Art. 186 : Les Centrafricains omis sur la liste électorale ou radiés de celle-ci par erreur purement matérielle peuvent, conformément à l’article 33 du présent code, jusqu’au jour du scrutin, saisir le Comité d’ambassade ou de consulat aux fins de leur inscription sur la liste électorale.
Les demandes d’inscription sont accompagnées de toutes les pièces justificatives de nature à établir le bien-fondé de la requête. Le Comité d’ambassade ou de consulat statue sans délai sur les demandes après consultation de la liste électorale. Les décisions du Comité d’ambassade ou de consulat peuvent faire l’objet d’un recours gracieux.

Art. 187 : Les cartes d’électeur sont de même nature, dimension et couleur que celles utilisées en République Centrafricaine, pour les mêmes élections.

CHAPITRE II
DU SCRUTIN
Art. 188 : Le scrutin a lieu le même jour que celui fixé en République Centrafricaine.
Art. 189 : Le Comité d’ambassade ou de consulat contrôle l’ensemble des opérations électorales depuis l’ouverture du bureau de vote jusqu’à la publication et l’affichage des résultats dans le bureau concerné, conformément aux titres VIII, IX et X du Livre Premier du présent code.

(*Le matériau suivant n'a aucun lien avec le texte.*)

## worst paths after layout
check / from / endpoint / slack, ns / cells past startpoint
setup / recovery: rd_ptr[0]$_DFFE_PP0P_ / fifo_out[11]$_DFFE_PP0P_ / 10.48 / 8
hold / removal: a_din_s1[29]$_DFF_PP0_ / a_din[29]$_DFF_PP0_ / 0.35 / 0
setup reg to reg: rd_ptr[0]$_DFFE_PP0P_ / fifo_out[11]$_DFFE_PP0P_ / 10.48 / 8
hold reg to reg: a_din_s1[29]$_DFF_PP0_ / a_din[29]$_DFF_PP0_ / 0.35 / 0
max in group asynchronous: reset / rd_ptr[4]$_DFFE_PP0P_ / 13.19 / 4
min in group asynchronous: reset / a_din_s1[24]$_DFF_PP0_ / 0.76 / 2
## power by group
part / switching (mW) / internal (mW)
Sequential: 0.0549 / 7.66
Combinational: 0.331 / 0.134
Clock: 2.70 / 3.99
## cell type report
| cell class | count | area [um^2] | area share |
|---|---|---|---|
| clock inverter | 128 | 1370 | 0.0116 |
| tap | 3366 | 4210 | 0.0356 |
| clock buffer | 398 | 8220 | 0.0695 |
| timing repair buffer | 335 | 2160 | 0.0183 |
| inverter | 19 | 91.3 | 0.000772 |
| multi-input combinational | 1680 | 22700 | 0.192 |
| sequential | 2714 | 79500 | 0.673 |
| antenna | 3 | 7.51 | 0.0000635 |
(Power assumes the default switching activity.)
<file path="src/rf_slot_pkg.sv">
`default_nettype none
package rf_slot_pkg;

  // Byte addresses of the register bank on the AXI4-Lite slave.
  localparam logic [31:0] ADDR_RF_TEST_CONTROL  = 32'h4000_00E0;
  localparam logic [31:0] ADDR_RF_TEST_TX_STAT  = 32'h4000_00E4;
  localparam logic [31:0] ADDR_RF_TEST_RX_STAT  = 32'h4000_00E8;
  localparam logic [31:0] ADDR_SLOT_TIME_COUNT  = 32'h4000_00EC;
  localparam logic [31:0] ADDR_TIMING_GEN_CTRL  = 32'h4000_00F0;
  localparam logic [31:0] ADDR_COARSE_TARGET    = 32'h4000_00F4;
  localparam logic [31:0] ADDR_FINE_TARGET      = 32'h4000_00F8;
  localparam logic [31:0] ADDR_BASE_SNAPSHOT    = 32'h4000_00FC;

  // Field positions inside rf_test_control.
  localparam int unsigned POS_ENDLESS_RX      = 31;
  localparam int unsigned POS_RX_COUNT_EN     = 27;
  localparam int unsigned POS_ENDLESS_TX      = 15;
  localparam int unsigned POS_TX_LENGTH_SEL   = 14;
  localparam int unsigned POS_PRBS_SEL        = 13;
  localparam int unsigned POS_TX_PAYLOAD_SEL  = 12;
  localparam int unsigned POS_TX_COUNT_EN     = 11;
  localparam int unsigned TX_LENGTH_MSB       = 8;

  // Field positions inside timing_generator_control and the snapshot register.
  localparam int unsigned POS_PREFETCH_ABORT  = 31;
  localparam int unsigned ABORT_INSTANT_LSB   = 16;
  localparam int unsigned ABORT_INSTANT_MSB   = 25;
  localparam int unsigned FETCH_INSTANT_MSB   = 8;
  localparam int unsigned POS_SNAPSHOT        = 0;

  // Writable bits and reset values of the stored registers.
  localparam logic [31:0] MASK_RF_TEST_CONTROL = 32'h8800_F9FF;
  localparam logic [31:0] MASK_TIMING_GEN_CTRL = 32'h83FF_01FF;
  localparam logic [31:0] MASK_COARSE_TARGET   = 32'h007F_FFFF;
  localparam logic [31:0] MASK_FINE_TARGET     = 32'h07FF_FFFF;
  localparam logic [31:0] RST_RF_TEST_CONTROL  = 32'h0000_0000;
  localparam logic [31:0] RST_TIMING_GEN_CTRL  = 32'h81FE_0096;
  localparam logic [31:0] RST_TARGET           = 32'h0000_0000;
  localparam logic [31:0] RST_COUNT            = 32'h0000_0000;

  // Slot timing: the time in microseconds and the derived cycle count at 100 MHz.
  localparam int unsigned SLOT_TIME_US    = 625;
  localparam int unsigned CLK_MHZ         = 100;
  localparam int unsigned SLOT_CYCLES_DEF = SLOT_TIME_US * CLK_MHZ;

  // AXI response codes.
  localparam logic [1:0] RESP_OKAY   = 2'h0;
  localparam logic [1:0] RESP_SLVERR = 2'h2;

  // Bundle of test-mode settings handed to the radio datapath.
  typedef struct packed {
    logic       endlessRx;        // Receive window held open.
    logic       endlessTx;        // Payload continues without end.
    logic       prbs15;           // 1 selects the 15-bit sequence, 0 the 9-bit one.
    logic       payloadFromPrbs;  // Payload bytes come from the generator.
    logic [8:0] tx_test_length;         // Payload length in bytes actually used.
  } test_cfg_type;

  // Bundle of prefetch timing settings handed to the exchange-table fetcher.
  typedef struct packed {
    logic       abortEnable;      // Anticipated prefetch abort enabled.
    logic [9:0] abortInstant;     // Immediate-abort instant in microseconds.
    logic [8:0] fetchInstant;     // Table prefetch instant in microseconds.
  } prefetch_cfg_type;

endpackage
`default_nettype wire

</file>
<file path="src/pkt_counter.sv">
`timescale 1ns/1ns
`default_nettype none
// Packet counter that runs only while enabled and clears while disabled.
module pkt_counter (
  input  wire logic        mclk,     // Core clock.
  input  wire logic        sys_rst,  // Synchronous reset, active high.
  input  wire logic        ce,       // Clock enable; low freezes the count.
  input  wire logic        enable,   // Counting enabled.
  input  wire logic        inc,      // One-cycle pulse per counted packet.
  output logic      [31:0] count_r   // Running count.
);
  import rf_slot_pkg::*;

  // A disabled counter restarts at zero, so a fresh enable starts a clean run.
  always_ff @(posedge mclk) begin
    if (sys_rst) begin
      count_r <= RST_COUNT;
    end else if (ce) begin
      if (!enable) begin
        count_r <= RST_COUNT;
      end else if (inc) begin
        count_r <= count_r + 32'h0000_0001;
      end
    end
  end

endmodule // pkt_counter
`default_nettype wire

</file>
<file path="src/rf_test_and_slot_timer_regs.sv">
`timescale 1ns/1ns
`default_nettype none
// Operation
// - Test mode bit 31 holds receive window open.
// - Bit 27 counts received packets, reported on abort.
// - Test mode bit 15 makes payload endless.
// - Bit 14 picks descriptor or test length.
// - Bit 13 picks 9-bit or 15-bit sequence.
// - Bit 12 picks memory or generator payload.
// - Bit 11 counts sent packets, reported on abort.
// - Nine-bit test length used when selected.
// - Sent count readable, valid while enabled.
// - Received count counts only error-free packets.
// - Prefetch abort enable bit, resets to one.
// - Ten-bit abort instant, resets to 0x1FE.
// - Nine-bit table fetch instant, resets to 0x96.
// - Coarse target matches counter top, low bits zero.
// - Precise target matches whole slot counter.
// - Snapshot bit copies counter, then self-clears.
module rf_test_and_slot_timer_regs #(
  parameter int unsigned SLOT_CYCLES = rf_slot_pkg::SLOT_CYCLES_DEF  // Core cycles per 625 us slot.
) (
  input  wire logic                          mclk,            // Core clock, 100 MHz.
  input  wire logic                          sys_rst,         // Synchronous reset, active high.
  input  wire logic                          ce,              // Clock enable; low freezes all state.
  input  wire logic                   [31:0] awaddr,          // Write address.
  input  wire logic                          awvalid,         // Write address valid.
  output logic                               awready,         // Write address ready.
  input  wire logic                   [31:0] wdata,           // Write data.
  input  wire logic                   [3:0]  wstrb,           // Write byte strobes.
  input  wire logic                          wvalid,          // Write data valid.
  output logic                               wready,          // Write data ready.
  output logic                        [1:0]  bresp,           // Write response.
  output logic                               bvalid,          // Write response valid.
  input  wire logic                          bready,          // Write response ready.
  input  wire logic                   [31:0] araddr,          // Read address.
  input  wire logic                          arvalid,         // Read address valid.
  output logic                               arready,         // Read address ready.
  output logic                        [31:0] rdata,           // Read data.
  output logic                        [1:0]  rresp,           // Read response.
  output logic                               rvalid,          // Read data valid.
  input  wire logic                          rready,          // Read data ready.
  input  wire logic                          rfTestMode,      // Radio is in RF test mode.
  input  wire logic                   [8:0]  descPayloadLen,  // Descriptor payload length in bytes.
  input  wire logic                          txPacketDone,    // Pulse per transmitted packet.
  input  wire logic                          rxPacketDone,    // Pulse per received packet.
  input  wire logic                          rxSyncError,     // Sync error on the packet just done.
  input  wire logic                          rxCrcError,      // CRC error on the packet just done.
  input  wire logic                          rfAbort,         // Pulse on the RF abort command.
  output rf_slot_pkg::test_cfg_type          testCfg,         // Test settings for the datapath.
  output rf_slot_pkg::prefetch_cfg_type      prefetchCfg,     // Prefetch timing settings.
  output logic                        [31:0] structTxCount,   // Sent count for the control structure.
  output logic                        [31:0] structRxCount,   // Received count for the control structure.
  output logic                               countReport,     // Pulse: structure counts updated.
  output logic                               coarseTargetIrq, // Pulse on coarse target match.
  output logic                               preciseTargetIrq // Pulse on precise target match.
);
  import rf_slot_pkg::*;

  localparam logic [15:0] SLOT_LAST = 16'(SLOT_CYCLES - 1);  // Last divider count of a slot.

  logic [31:0] rfCtrl_r;        // rf_test_control storage.
  logic [31:0] timCtrl_r;       // timing_generator_control storage.
  logic [31:0] coarseTarget_r;  // coarse_timer_target storage.
  logic [31:0] precise_target_r;    // fine_timer_target storage.
  logic [31:0] txStatus_r;      // Reported sent count.
  logic [31:0] rxStatus_r;      // Reported received count.
  logic [26:0] snapshot_r;      // Readable slot_time_counter copy.
  logic        snapPend_r;      // Snapshot requested, not yet taken.
  logic [15:0] slotDiv_r;       // Cycle divider within a slot.
  logic [26:0] baseCnt_r;       // Running base time counter.
  logic [26:0] baseNxt;         // Base counter after the next tick.
  logic        slotTick;        // Last cycle of a slot.
  logic        awHeld_r;        // Write address captured.
  logic        wHeld_r;         // Write data captured.
  logic [31:0] wAddr_r;         // Captured write address.
  logic [31:0] wData_r;         // Captured write data.
  logic [3:0]  wStrb_r;         // Captured byte strobes.
  logic        doWrite;         // Register write takes place this cycle.
  logic        doRead;          // Read address taken this cycle.
  logic [31:0] rdMux;           // Read data selected by address.
  logic        rdHit;           // Read address is mapped.
  logic        wrHit;           // Write address is mapped.
  logic [31:0] txRunning;       // Live sent count.
  logic [31:0] rxRunning;       // Live received count.
  logic        txCountEn;       // Sent counting active.
  logic        rxCountEn;       // Received counting active.
  logic        rxGood;          // Received packet free of sync and CRC errors.

  // Applies byte strobes and keeps undefined bits at zero.
  function automatic logic [31:0] merge(input logic [31:0] old, input logic [31:0] nw,
                                        input logic [3:0] strb, input logic [31:0] mask);
    logic [31:0] res;
    res = old;
    for (int i = 0; i < 4; i++) begin
      if (strb[i]) begin
        res[i*8 +: 8] = nw[i*8 +: 8];
      end
    end
    return res & mask;
  endfunction

  // Ready outputs are combinational; all three drop while ce is low so nothing is
  // accepted in a frozen cycle.
  assign awready = ce && !awHeld_r && !bvalid;
  assign wready  = ce && !wHeld_r && !bvalid;
  assign arready = ce && !rvalid;
  assign doWrite = ce && awHeld_r && wHeld_r && !bvalid;
  assign doRead  = arvalid && arready;

  // Address and data are captured independently, in either order.
  always_ff @(posedge mclk) begin
    if (sys_rst) begin
      awHeld_r <= 1'b0;
      wHeld_r  <= 1'b0;
      wAddr_r  <= 32'h0000_0000;
      wData_r  <= 32'h0000_0000;
      wStrb_r  <= 4'h0;
    end else if (ce) begin
      if (awvalid && awready) begin
        awHeld_r <= 1'b1;
        wAddr_r  <= awaddr;
      end else if (doWrite) begin
        awHeld_r <= 1'b0;
      end
      if (wvalid && wready) begin
        wHeld_r <= 1'b1;
        wData_r <= wdata;
        wStrb_r <= wstrb;
      end else if (doWrite) begin
        wHeld_r <= 1'b0;
      end
    end
  end

  // Write decode; unmapped addresses answer with a slave error and store nothing.
  always_comb begin
    case (wAddr_r)
      ADDR_RF_TEST_CONTROL, ADDR_RF_TEST_TX_STAT, ADDR_RF_TEST_RX_STAT, ADDR_SLOT_TIME_COUNT,
      ADDR_TIMING_GEN_CTRL, ADDR_COARSE_TARGET, ADDR_FINE_TARGET, ADDR_BASE_SNAPSHOT: wrHit = 1'b1;
      default: wrHit = 1'b0;
    endcase
  end

  // Write response is raised the cycle after the write and held until bready.
  always_ff @(posedge mclk) begin
    if (sys_rst) begin
      bvalid <= 1'b0;
      bresp  <= RESP_OKAY;
    end else if (ce) begin
      if (doWrite) begin
        bvalid <= 1'b1;
        bresp  <= wrHit ? RESP_OKAY : RESP_SLVERR;
      end else if (bready) begin
        bvalid <= 1'b0;
      end
    end
  end

  // Test control register; all defined bits are plain read/write, the rest read zero.
  always_ff @(posedge mclk) begin
    if (sys_rst) begin
      rfCtrl_r <= RST_RF_TEST_CONTROL;
    end else if (doWrite && wAddr_r == ADDR_RF_TEST_CONTROL) begin
      rfCtrl_r <= merge(rfCtrl_r, wData_r, wStrb_r, MASK_RF_TEST_CONTROL);
    end
  end

  // Timing generator control; the abort enable comes out of reset set.
  always_ff @(posedge mclk) begin
    if (sys_rst) begin
      timCtrl_r <= RST_TIMING_GEN_CTRL;
    end else if (doWrite && wAddr_r == ADDR_TIMING_GEN_CTRL) begin
      timCtrl_r <= merge(timCtrl_r, wData_r, wStrb_r, MASK_TIMING_GEN_CTRL);
    end
  end

  // Target registers for the two comparators.
  always_ff @(posedge mclk) begin
    if (sys_rst) begin
      coarseTarget_r <= RST_TARGET;
      precise_target_r   <= RST_TARGET;
    end else if (doWrite) begin
      if (wAddr_r == ADDR_COARSE_TARGET) begin
        coarseTarget_r <= merge(coarseTarget_r, wData_r, wStrb_r, MASK_COARSE_TARGET);
      end
      if (wAddr_r == ADDR_FINE_TARGET) begin
        precise_target_r <= merge(precise_target_r, wData_r, wStrb_r, MASK_FINE_TARGET);
      end
    end
  end

  // Snapshot request: a fresh request wins over the self-clear, so none is lost.
  always_ff @(posedge mclk) begin
    if (sys_rst) begin
      snapPend_r <= 1'b0;
      snapshot_r <= 27'h000_0000;
    end else if (ce) begin
      if (snapPend_r) begin
        snapshot_r <= baseCnt_r;
      end
      if (doWrite && wAddr_r == ADDR_BASE_SNAPSHOT && wStrb_r[0] && wData_r[POS_SNAPSHOT]) begin
        snapPend_r <= 1'b1;
      end else if (snapPend_r) begin
        snapPend_r <= 1'b0;
      end
    end
  end

  // Slot divider and base time counter; the 27-bit counter wraps on its own.
  assign slotTick = ce && (slotDiv_r == SLOT_LAST);
  assign baseNxt  = baseCnt_r + 27'h000_0001;
  always_ff @(posedge mclk) begin
    if (sys_rst) begin
      slotDiv_r <= 16'h0000;
      baseCnt_r <= 27'h000_0000;
    end else if (ce) begin
      slotDiv_r <= slotTick ? 16'h0000 : slotDiv_r + 16'h0001;
      if (slotTick) begin
        baseCnt_r <= baseNxt;
      end
    end
  end

  // Target comparators fire once, on the tick that reaches the matching count. The coarse
  // one only checks at multiples of 16 slots, which is where its 10 ms grain comes from.
  always_ff @(posedge mclk) begin
    if (sys_rst) begin
      coarseTargetIrq  <= 1'b0;
      preciseTargetIrq <= 1'b0;
    end else if (ce) begin
      coarseTargetIrq  <= slotTick && baseNxt[3:0] == 4'h0
                          && baseNxt[26:4] == coarseTarget_r[22:0];
      preciseTargetIrq <= slotTick && baseNxt == precise_target_r[26:0];
    end
  end

  // Packet counting only happens in test mode with the matching enable set.
  assign txCountEn = rfTestMode && rfCtrl_r[POS_TX_COUNT_EN];
  assign rxCountEn = rfTestMode && rfCtrl_r[POS_RX_COUNT_EN];
  assign rxGood    = rxPacketDone && !rxSyncError && !rxCrcError;

  pkt_counter txCounter (
    .mclk    (mclk),
    .sys_rst (sys_rst),
    .ce      (ce),
    .enable  (txCountEn),
    .inc     (txPacketDone),
    .count_r (txRunning)
  );

  pkt_counter rxCounter (
    .mclk    (mclk),
    .sys_rst (sys_rst),
    .ce      (ce),
    .enable  (rxCountEn),
    .inc     (rxGood),
    .count_r (rxRunning)
  );

  // On the abort command each enabled live count is published to status and structure.
  always_ff @(posedge mclk) begin
    if (sys_rst) begin
      txStatus_r  <= RST_COUNT;
      rxStatus_r  <= RST_COUNT;
      countReport <= 1'b0;
    end else if (ce) begin
      countReport <= rfAbort && (txCountEn || rxCountEn);
      if (rfAbort && txCountEn) begin
        txStatus_r <= txRunning;
      end
      if (rfAbort && rxCountEn) begin
        rxStatus_r <= rxRunning;
      end
    end
  end
  assign structTxCount = txStatus_r;
  assign structRxCount = rxStatus_r;

  // Settings for the datapath are registered; test-mode fields are gated by test mode.
  always_ff @(posedge mclk) begin
    if (sys_rst) begin
      testCfg     <= '0;
      prefetchCfg <= '0;
    end else if (ce) begin
      testCfg.endlessRx       <= rfTestMode && rfCtrl_r[POS_ENDLESS_RX];
      testCfg.endlessTx       <= rfTestMode && rfCtrl_r[POS_ENDLESS_TX];
      testCfg.prbs15          <= rfTestMode && rfCtrl_r[POS_PRBS_SEL];
      testCfg.payloadFromPrbs <= rfTestMode && rfCtrl_r[POS_TX_PAYLOAD_SEL];
      testCfg.tx_test_length        <= (rfTestMode && rfCtrl_r[POS_TX_LENGTH_SEL])
                                 ? rfCtrl_r[TX_LENGTH_MSB:0] : descPayloadLen;
      prefetchCfg.abortEnable  <= timCtrl_r[POS_PREFETCH_ABORT];
      prefetchCfg.abortInstant <= timCtrl_r[ABORT_INSTANT_MSB:ABORT_INSTANT_LSB];
      prefetchCfg.fetchInstant <= timCtrl_r[FETCH_INSTANT_MSB:0];
    end
  end

  // Read decode; the snapshot trigger reads back as zero.
  always_comb begin
    rdHit = 1'b1;
    case (araddr)
      ADDR_RF_TEST_CONTROL: rdMux = rfCtrl_r;
      ADDR_RF_TEST_TX_STAT: rdMux = txStatus_r;
      ADDR_RF_TEST_RX_STAT: rdMux = rxStatus_r;
      ADDR_SLOT_TIME_COUNT: rdMux = {5'h00, snapshot_r};
      ADDR_TIMING_GEN_CTRL: rdMux = timCtrl_r;
      ADDR_COARSE_TARGET:   rdMux = coarseTarget_r;
      ADDR_FINE_TARGET:     rdMux = precise_target_r;
      ADDR_BASE_SNAPSHOT:   rdMux = 32'h0000_0000;
      default: begin
        rdMux = 32'h0000_0000;
        rdHit = 1'b0;
      end
    endcase
  end

  // Read data is registered one cycle after the address and held until rready.
  always_ff @(posedge mclk) begin
    if (sys_rst) begin
      rvalid <= 1'b0;
      rdata  <= 32'h0000_0000;
      rresp  <= RESP_OKAY;
    end else if (ce) begin
      if (doRead) begin
        rvalid <= 1'b1;
        rdata  <= rdMux;
        rresp  <= rdHit ? RESP_OKAY : RESP_SLVERR;
      end else if (rready) begin
        rvalid <= 1'b0;
      end
    end
  end
endmodule // rf_test_and_slot_timer_regs
`default_nettype wire

</file>
<file path="config.mk">
export PLATFORM = sky130hd
export DESIGN_NAME = rf_test_and_slot_timer_regs
export DESIGN_NICKNAME = d
export VERILOG_FILES = /design/src/rf_slot_pkg.sv /design/src/pkt_counter.sv /design/src/rf_test_and_slot_timer_regs.sv
export SDC_FILE = /design/constraint.sdc
export NUM_CORES = 1
export LEC_CHECK = 0
export ABC_AREA = 1
export BUFFER_PORTS_ARGS = -buffer_cell sky130_fd_sc_hd__buf_4
export CELL_PAD_IN_SITES_DETAIL_PLACEMENT = 0
export CELL_PAD_IN_SITES_GLOBAL_PLACEMENT = 1
export CORE_MARGIN = 2
export CORE_UTILIZATION = 44
export CTS_CLUSTER_DIAMETER = 30
export CTS_CLUSTER_SIZE = 8
export DETAILED_ROUTE_END_ITERATION = 16
export HOLD_SLACK_MARGIN = 0.03
export PLACE_DENSITY_LB_ADDON = 0.2
export SYNTH_ARGS = -nofsm -noshare
export SYNTH_HDL_FRONTEND = slang
export SYNTH_SLANG_ARGS = --single-unit
</file>
<file path="constraint.sdc">
create_clock -name mclk -period 3.5 [get_ports mclk]
set_input_delay 0 -clock mclk [delete_from_list [all_inputs] [get_ports mclk]]
set_output_delay 0 -clock mclk [all_outputs]
set_load 0.03 [all_outputs]
</file>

Les représentants des candidats ont compétence dans un ou plusieurs bureaux de vote. Ils peuvent entrer librement dans ces bureaux et exiger l’inscription au procès-verbal de toutes les observations et contestations.
Art. 190 : Les opérations de dépouillement, de recensement des suffrages et de la publication des résultats sont effectuées conformément aux dispositions des articles 83 à 90 du présent code. Le comité d’ambassade ou de consulat, en collaboration avec le chef de la représentation diplomatique ou consulaire, transmet, par valise diplomatique à la Coordination Nationale de la CEI, les procès-verbaux des opérations électorales accompagnées des pièces qui doivent y être annexées.
En outre, il communique immédiatement à la Coordination Nationale de la CEI par télex, téléfax, Internet les résultats du vote.

DES DISPOSITIONS FINALES

Art. 267 : Tout candidat élu aux élections présidentielles, législatives régionales et municipales doit, avant son entrée en fonction, faire la déclaration de ses biens.
La déclaration ainsi faite doit être déposée à la cours constitutionnelle sous pli scellé.
Art. 268 : Les modalités d’application des dispositions du présent Code seront fixées, en tant que de besoin, par décret pris en Conseil des Ministres.
Art. 269 : La présente loi, qui abroge les dispositions de l’Ordonnance n°04.014 du 11 Août 2004, modifiée et complétée par l’Ordonnance n°04.016 du 21 Octobre 2004, sera enregistrée et publié au journal officiel.